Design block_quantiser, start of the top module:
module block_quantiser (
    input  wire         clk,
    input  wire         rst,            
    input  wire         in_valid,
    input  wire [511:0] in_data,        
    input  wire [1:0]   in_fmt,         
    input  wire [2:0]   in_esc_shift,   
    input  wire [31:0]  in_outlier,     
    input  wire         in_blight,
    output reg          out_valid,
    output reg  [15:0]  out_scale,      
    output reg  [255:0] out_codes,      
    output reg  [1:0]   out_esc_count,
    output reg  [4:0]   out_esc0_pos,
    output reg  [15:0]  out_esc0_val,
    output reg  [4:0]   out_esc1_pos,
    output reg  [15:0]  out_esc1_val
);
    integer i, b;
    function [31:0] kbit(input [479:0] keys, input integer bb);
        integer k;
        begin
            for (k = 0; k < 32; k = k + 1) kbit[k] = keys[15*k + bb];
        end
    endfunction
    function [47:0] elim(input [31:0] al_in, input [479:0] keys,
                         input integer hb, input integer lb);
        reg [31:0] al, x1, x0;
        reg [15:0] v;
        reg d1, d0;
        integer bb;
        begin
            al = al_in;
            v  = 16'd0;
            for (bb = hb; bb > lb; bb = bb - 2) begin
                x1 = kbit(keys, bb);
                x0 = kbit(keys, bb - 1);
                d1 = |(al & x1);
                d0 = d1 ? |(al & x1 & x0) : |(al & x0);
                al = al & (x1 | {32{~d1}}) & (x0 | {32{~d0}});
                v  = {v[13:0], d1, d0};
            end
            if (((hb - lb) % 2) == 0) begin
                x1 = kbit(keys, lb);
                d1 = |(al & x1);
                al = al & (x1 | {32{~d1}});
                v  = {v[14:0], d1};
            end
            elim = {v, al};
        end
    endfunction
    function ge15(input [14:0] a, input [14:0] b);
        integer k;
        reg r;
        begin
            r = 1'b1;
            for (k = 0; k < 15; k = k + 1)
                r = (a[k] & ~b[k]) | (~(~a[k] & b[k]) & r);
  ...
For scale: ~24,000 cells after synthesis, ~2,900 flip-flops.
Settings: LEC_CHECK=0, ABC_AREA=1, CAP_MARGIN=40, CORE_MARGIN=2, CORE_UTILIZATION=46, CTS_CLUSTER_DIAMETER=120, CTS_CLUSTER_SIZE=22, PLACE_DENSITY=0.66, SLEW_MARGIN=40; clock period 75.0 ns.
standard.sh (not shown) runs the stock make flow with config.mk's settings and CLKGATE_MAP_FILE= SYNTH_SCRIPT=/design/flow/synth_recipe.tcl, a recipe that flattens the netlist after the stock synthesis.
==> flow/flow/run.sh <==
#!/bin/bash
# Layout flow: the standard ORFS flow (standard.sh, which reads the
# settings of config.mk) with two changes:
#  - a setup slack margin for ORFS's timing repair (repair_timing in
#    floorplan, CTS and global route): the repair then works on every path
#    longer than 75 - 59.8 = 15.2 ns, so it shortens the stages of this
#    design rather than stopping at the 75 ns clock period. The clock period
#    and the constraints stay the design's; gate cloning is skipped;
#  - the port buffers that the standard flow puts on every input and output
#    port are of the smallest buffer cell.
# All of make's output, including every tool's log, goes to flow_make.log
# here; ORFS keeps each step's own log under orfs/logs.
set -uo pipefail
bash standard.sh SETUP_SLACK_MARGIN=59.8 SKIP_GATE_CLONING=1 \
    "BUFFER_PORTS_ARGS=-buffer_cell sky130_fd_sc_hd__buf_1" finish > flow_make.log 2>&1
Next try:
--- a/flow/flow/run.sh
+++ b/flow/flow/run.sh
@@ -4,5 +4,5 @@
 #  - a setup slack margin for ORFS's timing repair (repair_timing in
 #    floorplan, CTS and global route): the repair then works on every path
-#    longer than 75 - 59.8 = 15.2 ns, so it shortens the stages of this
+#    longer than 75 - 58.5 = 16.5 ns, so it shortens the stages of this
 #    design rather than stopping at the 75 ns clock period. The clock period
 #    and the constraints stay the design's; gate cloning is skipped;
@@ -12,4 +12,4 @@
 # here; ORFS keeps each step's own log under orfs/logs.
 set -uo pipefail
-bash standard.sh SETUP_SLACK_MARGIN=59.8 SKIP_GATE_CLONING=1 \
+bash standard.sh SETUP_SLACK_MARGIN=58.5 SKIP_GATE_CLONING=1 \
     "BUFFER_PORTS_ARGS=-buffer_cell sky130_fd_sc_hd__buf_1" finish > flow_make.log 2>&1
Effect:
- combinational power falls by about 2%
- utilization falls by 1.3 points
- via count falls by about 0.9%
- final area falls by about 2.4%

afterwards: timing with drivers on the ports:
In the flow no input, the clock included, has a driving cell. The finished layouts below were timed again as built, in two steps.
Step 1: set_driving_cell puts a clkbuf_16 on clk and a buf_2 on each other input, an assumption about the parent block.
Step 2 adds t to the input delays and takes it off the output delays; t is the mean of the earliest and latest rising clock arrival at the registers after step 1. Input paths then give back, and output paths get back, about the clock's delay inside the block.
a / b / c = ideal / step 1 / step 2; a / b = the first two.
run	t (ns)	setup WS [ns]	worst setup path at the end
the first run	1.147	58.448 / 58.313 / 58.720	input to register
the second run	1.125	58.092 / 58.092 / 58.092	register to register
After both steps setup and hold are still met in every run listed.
= = = =
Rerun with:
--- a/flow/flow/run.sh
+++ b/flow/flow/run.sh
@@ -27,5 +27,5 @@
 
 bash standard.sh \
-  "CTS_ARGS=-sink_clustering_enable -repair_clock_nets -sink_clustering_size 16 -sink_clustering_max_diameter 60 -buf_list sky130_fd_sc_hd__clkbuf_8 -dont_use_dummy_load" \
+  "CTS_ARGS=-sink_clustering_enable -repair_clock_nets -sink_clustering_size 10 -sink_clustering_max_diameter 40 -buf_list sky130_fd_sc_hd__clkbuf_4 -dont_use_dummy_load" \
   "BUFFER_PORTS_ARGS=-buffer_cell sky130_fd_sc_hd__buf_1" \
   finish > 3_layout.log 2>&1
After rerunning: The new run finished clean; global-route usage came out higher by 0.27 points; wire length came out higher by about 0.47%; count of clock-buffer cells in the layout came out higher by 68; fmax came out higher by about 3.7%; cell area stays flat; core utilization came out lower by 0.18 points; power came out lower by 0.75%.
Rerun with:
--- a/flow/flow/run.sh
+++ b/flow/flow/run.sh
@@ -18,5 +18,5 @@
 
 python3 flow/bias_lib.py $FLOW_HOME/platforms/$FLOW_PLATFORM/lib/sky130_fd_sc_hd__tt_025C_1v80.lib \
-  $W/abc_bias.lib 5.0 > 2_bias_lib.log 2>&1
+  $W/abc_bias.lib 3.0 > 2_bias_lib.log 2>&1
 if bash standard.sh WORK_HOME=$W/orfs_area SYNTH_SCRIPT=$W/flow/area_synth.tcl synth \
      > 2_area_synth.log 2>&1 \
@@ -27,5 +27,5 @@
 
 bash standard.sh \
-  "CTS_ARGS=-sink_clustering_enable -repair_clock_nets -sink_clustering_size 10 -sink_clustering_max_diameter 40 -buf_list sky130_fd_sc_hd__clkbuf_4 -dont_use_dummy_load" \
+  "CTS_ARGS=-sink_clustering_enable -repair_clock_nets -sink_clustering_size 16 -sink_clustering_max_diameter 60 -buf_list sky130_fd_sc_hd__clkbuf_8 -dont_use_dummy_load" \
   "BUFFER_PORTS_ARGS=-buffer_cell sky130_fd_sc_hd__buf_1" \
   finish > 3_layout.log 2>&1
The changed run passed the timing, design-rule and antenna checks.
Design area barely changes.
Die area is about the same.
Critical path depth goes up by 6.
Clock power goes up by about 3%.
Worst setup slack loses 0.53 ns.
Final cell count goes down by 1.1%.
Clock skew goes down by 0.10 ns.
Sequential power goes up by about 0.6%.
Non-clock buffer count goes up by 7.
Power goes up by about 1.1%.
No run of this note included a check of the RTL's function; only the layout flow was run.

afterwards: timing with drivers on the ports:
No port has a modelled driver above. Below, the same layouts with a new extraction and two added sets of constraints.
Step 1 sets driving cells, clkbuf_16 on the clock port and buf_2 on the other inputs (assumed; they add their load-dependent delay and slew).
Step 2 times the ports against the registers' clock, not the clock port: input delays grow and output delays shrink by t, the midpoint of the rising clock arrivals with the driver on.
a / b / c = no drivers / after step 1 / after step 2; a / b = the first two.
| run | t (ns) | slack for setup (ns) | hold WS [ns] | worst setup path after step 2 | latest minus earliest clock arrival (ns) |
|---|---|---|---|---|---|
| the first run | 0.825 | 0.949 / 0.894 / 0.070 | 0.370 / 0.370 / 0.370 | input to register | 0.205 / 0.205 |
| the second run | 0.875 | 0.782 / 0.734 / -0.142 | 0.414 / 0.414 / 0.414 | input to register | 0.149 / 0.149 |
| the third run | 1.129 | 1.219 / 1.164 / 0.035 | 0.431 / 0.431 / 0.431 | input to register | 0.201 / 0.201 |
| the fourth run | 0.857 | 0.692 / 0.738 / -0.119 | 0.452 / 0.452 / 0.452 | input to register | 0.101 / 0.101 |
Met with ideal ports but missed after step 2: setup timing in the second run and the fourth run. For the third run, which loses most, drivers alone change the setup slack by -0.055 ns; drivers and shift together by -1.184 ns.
= = = =
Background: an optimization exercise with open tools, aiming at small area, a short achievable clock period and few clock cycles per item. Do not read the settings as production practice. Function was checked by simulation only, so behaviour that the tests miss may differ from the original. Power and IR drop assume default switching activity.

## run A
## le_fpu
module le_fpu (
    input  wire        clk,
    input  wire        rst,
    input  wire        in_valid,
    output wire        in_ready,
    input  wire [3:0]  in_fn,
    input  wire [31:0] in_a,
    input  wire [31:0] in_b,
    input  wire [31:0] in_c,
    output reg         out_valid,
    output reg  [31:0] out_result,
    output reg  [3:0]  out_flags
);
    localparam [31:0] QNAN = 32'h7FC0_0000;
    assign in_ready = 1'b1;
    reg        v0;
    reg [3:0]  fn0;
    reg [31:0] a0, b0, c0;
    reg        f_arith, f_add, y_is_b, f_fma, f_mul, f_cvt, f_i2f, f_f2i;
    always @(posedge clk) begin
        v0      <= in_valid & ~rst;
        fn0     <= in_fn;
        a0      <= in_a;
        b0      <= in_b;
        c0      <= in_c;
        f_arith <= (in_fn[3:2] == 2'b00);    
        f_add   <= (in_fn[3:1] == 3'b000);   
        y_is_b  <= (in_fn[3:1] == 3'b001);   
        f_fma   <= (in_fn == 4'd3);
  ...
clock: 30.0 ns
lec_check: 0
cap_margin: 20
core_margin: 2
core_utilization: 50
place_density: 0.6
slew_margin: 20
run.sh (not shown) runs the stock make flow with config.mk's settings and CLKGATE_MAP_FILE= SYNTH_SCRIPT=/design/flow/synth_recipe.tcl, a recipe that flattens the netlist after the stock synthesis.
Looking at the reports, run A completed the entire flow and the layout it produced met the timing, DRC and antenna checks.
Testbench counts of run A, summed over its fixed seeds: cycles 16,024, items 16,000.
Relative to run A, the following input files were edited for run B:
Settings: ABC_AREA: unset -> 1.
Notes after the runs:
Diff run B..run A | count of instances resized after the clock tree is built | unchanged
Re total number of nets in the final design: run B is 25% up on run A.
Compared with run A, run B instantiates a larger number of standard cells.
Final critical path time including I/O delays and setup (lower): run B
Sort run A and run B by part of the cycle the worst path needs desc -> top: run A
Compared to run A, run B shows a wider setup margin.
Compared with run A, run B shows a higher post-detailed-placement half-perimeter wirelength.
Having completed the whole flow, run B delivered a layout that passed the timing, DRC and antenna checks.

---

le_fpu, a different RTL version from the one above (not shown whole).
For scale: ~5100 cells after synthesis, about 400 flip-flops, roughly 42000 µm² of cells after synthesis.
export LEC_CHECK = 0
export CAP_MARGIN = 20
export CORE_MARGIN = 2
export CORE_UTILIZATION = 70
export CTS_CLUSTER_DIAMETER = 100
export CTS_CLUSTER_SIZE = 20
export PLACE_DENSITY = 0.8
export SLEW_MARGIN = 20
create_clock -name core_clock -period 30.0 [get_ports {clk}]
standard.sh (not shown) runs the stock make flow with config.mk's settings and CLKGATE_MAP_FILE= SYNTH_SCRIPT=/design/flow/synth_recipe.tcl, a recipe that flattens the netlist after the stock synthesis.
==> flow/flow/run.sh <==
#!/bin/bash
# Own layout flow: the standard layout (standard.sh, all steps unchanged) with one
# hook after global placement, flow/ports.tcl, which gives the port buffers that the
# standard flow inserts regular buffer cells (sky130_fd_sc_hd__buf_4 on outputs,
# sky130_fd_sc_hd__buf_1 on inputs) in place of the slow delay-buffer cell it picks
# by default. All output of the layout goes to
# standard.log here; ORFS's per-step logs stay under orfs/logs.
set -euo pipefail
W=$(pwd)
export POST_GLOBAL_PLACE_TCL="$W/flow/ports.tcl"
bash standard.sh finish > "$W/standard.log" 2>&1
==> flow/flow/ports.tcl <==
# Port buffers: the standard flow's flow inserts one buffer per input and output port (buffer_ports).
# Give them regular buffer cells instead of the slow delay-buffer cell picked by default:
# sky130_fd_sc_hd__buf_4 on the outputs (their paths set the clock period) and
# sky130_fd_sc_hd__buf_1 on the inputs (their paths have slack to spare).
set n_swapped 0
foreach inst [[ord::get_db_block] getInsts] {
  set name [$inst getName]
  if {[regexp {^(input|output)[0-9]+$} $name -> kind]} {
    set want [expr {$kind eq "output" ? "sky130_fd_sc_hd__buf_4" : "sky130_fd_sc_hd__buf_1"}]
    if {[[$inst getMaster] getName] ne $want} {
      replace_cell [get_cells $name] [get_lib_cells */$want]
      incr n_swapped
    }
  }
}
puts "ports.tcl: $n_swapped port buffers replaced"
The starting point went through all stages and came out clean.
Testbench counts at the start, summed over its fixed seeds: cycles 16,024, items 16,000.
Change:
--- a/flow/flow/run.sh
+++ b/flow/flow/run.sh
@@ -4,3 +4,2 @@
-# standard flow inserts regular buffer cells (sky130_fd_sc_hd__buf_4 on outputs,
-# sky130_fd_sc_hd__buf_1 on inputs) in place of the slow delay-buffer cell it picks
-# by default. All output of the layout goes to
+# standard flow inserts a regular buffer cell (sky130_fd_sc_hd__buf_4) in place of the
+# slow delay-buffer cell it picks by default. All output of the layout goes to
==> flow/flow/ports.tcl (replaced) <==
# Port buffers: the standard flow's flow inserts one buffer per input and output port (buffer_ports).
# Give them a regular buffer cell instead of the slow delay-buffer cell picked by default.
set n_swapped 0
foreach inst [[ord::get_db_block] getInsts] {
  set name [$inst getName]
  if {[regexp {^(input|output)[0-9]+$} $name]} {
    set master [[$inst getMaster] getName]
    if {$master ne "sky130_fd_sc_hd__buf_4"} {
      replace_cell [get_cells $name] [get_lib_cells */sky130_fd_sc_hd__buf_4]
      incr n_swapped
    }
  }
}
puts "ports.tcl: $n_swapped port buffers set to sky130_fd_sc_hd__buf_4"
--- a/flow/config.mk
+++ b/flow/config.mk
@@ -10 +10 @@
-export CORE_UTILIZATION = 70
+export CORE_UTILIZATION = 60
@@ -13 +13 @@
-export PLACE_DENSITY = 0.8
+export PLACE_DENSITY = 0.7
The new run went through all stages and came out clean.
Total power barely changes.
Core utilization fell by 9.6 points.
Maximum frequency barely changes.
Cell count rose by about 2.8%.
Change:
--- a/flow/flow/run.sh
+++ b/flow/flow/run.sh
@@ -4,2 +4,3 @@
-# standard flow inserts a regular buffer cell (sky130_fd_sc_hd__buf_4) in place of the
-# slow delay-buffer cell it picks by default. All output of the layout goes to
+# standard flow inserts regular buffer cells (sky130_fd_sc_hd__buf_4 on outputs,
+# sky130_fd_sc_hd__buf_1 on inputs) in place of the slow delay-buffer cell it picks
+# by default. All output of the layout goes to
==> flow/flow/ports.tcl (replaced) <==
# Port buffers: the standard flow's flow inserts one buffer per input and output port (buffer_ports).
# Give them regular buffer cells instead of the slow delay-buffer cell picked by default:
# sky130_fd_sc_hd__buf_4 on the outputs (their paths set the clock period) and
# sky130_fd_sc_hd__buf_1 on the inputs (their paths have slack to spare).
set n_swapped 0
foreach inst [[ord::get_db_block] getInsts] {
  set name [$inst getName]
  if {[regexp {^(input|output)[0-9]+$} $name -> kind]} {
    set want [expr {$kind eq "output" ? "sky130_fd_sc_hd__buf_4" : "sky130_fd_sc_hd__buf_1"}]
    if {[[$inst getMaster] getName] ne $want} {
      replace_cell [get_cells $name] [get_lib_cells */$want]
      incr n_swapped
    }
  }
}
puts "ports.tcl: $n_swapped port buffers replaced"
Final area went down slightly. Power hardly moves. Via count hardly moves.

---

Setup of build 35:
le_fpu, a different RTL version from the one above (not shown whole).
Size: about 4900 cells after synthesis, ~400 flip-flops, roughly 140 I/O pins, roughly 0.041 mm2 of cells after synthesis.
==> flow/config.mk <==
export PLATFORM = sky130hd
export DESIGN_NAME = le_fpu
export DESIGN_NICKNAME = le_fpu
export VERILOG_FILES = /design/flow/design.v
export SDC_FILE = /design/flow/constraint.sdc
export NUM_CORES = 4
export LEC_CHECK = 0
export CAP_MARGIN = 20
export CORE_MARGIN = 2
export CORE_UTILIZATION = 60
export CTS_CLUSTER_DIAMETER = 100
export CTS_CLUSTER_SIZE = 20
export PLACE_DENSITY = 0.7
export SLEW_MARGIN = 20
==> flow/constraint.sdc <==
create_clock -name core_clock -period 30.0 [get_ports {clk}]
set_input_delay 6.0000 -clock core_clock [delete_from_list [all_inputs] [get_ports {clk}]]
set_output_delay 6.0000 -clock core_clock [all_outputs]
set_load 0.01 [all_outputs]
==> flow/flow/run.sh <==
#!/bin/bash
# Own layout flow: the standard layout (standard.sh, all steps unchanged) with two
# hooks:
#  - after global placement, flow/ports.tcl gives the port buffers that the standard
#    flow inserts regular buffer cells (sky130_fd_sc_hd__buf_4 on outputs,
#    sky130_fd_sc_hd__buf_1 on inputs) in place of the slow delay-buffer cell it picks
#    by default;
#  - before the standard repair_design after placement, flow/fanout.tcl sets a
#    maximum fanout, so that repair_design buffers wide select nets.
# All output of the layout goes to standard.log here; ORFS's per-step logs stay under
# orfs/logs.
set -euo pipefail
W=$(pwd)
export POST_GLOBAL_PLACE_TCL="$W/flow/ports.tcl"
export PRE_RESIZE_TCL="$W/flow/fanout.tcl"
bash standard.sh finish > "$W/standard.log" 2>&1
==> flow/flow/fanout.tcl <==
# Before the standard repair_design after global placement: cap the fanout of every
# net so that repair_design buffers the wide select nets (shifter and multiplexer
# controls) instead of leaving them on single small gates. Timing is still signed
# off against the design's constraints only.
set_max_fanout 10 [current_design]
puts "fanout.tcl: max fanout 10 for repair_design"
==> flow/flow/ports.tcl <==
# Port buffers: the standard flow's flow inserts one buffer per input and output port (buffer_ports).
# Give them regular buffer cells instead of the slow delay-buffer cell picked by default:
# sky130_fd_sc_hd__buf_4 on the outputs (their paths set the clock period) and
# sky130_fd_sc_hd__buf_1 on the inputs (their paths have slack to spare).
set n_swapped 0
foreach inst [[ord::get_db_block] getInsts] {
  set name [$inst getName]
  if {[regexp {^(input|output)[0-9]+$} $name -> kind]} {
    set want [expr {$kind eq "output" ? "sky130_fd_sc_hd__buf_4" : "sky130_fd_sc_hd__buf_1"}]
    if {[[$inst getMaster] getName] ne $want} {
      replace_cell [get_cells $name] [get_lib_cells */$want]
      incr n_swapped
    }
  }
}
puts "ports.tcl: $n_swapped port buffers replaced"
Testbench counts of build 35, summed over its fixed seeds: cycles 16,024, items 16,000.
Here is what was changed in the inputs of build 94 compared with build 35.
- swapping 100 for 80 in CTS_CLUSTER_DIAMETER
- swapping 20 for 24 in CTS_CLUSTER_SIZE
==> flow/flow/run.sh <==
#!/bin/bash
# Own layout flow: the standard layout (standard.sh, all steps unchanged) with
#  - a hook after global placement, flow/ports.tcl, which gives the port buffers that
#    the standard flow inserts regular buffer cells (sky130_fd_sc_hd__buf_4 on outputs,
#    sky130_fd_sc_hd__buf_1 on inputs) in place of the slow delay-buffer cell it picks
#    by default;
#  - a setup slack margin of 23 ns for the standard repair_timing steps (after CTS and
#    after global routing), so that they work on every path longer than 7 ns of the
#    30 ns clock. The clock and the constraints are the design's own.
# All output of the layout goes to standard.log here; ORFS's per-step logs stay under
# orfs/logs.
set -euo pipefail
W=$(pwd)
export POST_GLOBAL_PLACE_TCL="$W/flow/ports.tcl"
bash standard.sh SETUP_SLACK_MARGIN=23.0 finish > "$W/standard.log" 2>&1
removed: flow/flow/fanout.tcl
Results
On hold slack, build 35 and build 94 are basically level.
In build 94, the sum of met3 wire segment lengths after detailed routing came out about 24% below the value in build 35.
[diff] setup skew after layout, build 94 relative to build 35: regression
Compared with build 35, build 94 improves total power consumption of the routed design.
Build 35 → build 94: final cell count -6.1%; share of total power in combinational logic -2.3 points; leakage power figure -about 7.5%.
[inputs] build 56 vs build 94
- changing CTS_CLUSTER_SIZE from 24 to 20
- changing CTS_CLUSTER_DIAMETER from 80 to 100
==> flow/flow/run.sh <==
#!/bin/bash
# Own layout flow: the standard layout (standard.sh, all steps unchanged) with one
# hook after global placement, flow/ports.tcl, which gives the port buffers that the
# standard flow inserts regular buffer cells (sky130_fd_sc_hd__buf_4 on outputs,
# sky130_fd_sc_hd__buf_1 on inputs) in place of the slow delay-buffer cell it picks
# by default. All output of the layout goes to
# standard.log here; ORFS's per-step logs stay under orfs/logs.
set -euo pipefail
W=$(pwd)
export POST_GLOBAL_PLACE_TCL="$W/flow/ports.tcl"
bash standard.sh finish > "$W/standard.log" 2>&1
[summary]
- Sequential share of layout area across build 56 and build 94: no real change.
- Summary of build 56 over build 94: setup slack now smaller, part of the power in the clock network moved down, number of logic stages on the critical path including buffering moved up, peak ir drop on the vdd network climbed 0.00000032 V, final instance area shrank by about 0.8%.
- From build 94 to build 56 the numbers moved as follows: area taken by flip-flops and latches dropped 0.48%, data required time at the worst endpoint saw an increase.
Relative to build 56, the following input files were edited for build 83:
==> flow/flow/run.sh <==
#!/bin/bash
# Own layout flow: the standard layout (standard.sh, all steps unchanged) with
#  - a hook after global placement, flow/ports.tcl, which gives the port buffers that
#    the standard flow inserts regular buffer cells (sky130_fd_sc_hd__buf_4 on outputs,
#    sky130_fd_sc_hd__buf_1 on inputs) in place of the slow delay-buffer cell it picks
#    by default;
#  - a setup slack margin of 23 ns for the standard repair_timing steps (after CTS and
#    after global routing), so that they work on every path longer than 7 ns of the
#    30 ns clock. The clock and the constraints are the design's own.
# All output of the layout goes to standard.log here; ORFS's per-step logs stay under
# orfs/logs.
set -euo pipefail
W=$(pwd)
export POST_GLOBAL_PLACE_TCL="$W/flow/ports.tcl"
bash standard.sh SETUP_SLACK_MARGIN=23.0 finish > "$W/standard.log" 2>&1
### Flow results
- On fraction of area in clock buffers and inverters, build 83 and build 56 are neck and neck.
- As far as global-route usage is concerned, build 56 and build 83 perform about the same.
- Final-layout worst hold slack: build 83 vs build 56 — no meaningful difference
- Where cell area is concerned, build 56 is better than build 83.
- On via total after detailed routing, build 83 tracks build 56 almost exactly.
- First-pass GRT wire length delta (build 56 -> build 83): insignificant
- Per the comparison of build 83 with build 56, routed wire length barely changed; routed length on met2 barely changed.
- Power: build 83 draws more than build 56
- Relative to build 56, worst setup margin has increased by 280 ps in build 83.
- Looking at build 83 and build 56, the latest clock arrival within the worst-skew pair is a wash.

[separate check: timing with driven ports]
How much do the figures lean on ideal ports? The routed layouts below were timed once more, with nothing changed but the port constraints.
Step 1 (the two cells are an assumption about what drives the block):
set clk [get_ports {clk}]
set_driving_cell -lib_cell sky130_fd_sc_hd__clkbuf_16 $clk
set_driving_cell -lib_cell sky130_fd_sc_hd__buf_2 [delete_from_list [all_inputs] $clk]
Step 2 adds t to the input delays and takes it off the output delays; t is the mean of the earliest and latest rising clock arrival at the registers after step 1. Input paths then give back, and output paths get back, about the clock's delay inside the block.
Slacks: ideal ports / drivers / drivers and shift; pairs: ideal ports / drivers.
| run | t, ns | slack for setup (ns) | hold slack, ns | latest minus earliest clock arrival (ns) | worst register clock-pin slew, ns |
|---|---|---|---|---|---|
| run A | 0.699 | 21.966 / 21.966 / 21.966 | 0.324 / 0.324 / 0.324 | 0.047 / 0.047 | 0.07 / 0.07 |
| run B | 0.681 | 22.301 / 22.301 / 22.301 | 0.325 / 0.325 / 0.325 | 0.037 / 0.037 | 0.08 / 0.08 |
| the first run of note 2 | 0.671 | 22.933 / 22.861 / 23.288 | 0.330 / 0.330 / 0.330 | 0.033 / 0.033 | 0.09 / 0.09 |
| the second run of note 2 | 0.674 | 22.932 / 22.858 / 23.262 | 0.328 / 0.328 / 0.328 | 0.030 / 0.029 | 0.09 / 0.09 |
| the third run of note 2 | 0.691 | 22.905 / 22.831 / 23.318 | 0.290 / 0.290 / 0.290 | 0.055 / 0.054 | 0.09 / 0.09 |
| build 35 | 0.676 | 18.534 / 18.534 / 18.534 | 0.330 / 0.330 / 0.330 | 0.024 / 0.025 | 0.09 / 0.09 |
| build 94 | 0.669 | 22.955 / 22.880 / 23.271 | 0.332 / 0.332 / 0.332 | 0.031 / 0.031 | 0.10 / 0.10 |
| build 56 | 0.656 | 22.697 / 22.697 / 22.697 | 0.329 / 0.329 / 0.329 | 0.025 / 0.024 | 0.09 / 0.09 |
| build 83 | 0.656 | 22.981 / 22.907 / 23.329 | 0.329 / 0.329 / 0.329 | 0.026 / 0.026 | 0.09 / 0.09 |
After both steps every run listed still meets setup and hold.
= = = =
Directions
Sift through the material above and copy each line that holds "integer".

Solution to this task
    integer i, b;
    function [31:0] kbit(input [479:0] keys, input integer bb);
        integer k;
                         input integer hb, input integer lb);
        integer bb;
        integer k;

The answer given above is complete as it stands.